During Brodsky's time in prison a collection of his poems, STIKHOTVORENIYA I POEMY, was issued in 1965 by an American publisher. In 1972 Brodsky was forced to exile from the USSR. He never saw his parents, and he was separated from his his four-year-old son, Andrei, whose mother was the artist Marianna Basmanova. His love poems, dedicated to her, Brodsky collected in NOVYJE STANSY K AVGUSTE (1983).

With his suitcase, made in China, Brodsky first went to Vienna, where he was helped by the poet W. H. Auden, and finally he emigrated to the United States. There he worked as a visiting professor at several universities, including the University of Michigan, Queen College, City University of New York, Columbia University, New York University, Smith College, Amherst College, Hampshire College, Mount Holyoke College. In 1977 he became a U.S. citizen and in 1991-92 he was America's Poet Laureate.

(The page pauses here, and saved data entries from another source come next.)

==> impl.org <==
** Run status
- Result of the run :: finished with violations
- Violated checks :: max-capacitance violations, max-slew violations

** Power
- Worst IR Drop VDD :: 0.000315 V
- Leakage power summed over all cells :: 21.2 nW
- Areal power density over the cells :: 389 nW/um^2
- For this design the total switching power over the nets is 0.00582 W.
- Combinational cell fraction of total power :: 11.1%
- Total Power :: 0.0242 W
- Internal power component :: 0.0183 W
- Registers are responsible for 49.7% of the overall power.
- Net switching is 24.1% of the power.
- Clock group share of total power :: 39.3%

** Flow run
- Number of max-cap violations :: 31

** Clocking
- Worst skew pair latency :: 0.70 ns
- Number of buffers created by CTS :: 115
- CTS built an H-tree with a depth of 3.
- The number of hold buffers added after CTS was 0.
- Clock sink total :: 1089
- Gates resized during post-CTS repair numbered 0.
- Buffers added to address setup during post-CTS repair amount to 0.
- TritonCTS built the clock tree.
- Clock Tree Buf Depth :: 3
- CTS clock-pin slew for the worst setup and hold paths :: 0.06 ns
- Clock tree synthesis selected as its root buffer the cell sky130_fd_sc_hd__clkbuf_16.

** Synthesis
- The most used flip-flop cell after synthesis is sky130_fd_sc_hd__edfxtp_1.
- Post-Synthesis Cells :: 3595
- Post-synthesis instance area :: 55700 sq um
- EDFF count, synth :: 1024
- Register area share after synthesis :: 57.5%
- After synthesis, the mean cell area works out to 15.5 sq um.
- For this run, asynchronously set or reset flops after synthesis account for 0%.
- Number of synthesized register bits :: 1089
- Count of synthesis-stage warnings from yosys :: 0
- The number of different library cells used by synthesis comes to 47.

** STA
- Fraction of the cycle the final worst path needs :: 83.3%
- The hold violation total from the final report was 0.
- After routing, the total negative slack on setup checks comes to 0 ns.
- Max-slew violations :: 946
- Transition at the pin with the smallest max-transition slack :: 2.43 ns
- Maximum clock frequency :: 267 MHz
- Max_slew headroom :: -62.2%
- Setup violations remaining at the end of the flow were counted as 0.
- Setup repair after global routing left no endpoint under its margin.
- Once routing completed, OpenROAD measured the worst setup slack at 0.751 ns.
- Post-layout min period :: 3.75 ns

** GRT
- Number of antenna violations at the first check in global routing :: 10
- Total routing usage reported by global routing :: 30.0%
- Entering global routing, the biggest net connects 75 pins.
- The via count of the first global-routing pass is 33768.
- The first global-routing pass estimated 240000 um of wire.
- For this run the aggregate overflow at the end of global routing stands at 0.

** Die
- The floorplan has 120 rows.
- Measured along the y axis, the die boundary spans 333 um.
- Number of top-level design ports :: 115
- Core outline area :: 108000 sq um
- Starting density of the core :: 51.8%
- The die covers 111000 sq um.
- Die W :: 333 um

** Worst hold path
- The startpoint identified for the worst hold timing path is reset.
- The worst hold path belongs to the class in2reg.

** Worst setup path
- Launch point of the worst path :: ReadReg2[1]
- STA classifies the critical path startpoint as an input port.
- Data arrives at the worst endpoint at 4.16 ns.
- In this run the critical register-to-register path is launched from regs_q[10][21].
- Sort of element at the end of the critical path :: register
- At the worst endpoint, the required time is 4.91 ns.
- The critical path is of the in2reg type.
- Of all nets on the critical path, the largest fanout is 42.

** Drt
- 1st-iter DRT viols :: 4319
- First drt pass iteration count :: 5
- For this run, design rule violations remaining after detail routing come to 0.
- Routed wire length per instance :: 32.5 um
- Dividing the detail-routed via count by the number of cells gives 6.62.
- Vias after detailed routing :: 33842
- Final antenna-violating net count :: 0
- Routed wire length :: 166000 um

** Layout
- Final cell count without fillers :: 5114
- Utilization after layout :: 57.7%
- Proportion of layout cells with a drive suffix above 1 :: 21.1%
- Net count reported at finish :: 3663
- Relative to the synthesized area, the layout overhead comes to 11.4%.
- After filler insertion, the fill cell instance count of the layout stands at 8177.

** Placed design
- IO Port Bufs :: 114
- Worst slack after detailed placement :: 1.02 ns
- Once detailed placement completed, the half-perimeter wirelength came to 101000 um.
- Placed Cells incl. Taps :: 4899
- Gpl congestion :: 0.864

He was a member of the American Academy of Arts and Letters, but resigned in protest over the honorary membership of the Russian poet Evgenii Evtushenko in 1987 - he considered Evtushenko a party yes-man.

Brodsky died of a heart attack on January 28, 1996, in New York. He was married to Maria Sozzani, he also had a son with Maria Basmanova. Brodsky's parents were not allowed to travel to the West to see him and they died in Leningrad. In his essays about his parents in Less Than One (1986) the author explained: ''I write this in English because I want to grant them a margin of freedom: the margin whose width depends on the number of those who may be willing to read this. I want Maria Volpert and Alexander Brodsky to acquire reality under 'a foreign code of conscience,' I want English verbs of motion to describe their movements. This won't resurrect them, but English grammar may at least prove to be a better escape route from the chimneys of the state crematorium than the Russian.''

Like several dissident Russian poets, Brodsky intended his verse for recital rather than for silent reading. Existential problems are dealt in such poems as 'Isaak i Avraam' (1963), which was based on the Old Testament story, and 'Gorbunov i Gorchakov' (1965-68), in which Brodsky fills a madhouse conversation of two patients with references to literature and history. Later works reflected the poet's idea of the coming of a post-Christian era, during which the antagonism between good and evil is replaced by moral ambiguity. Other favorite themes were loss, suffering, exile, and old age. In his new home country Brodsky did not feel complete secure - disturbing visions penetrated into his mind even in peaceful Cape Cod: "in formal opposition, near and far, / lined up like print in a book about to close, / armies rehearsed their games in balanced rows / and cities all went dark as caviar." (from Lullaby of Cape Cod, 1975) He also recognized in the work of Robert Frost tones darker than his image as the "folksy, crusty, wisecracking old gentleman farmer" would suggest.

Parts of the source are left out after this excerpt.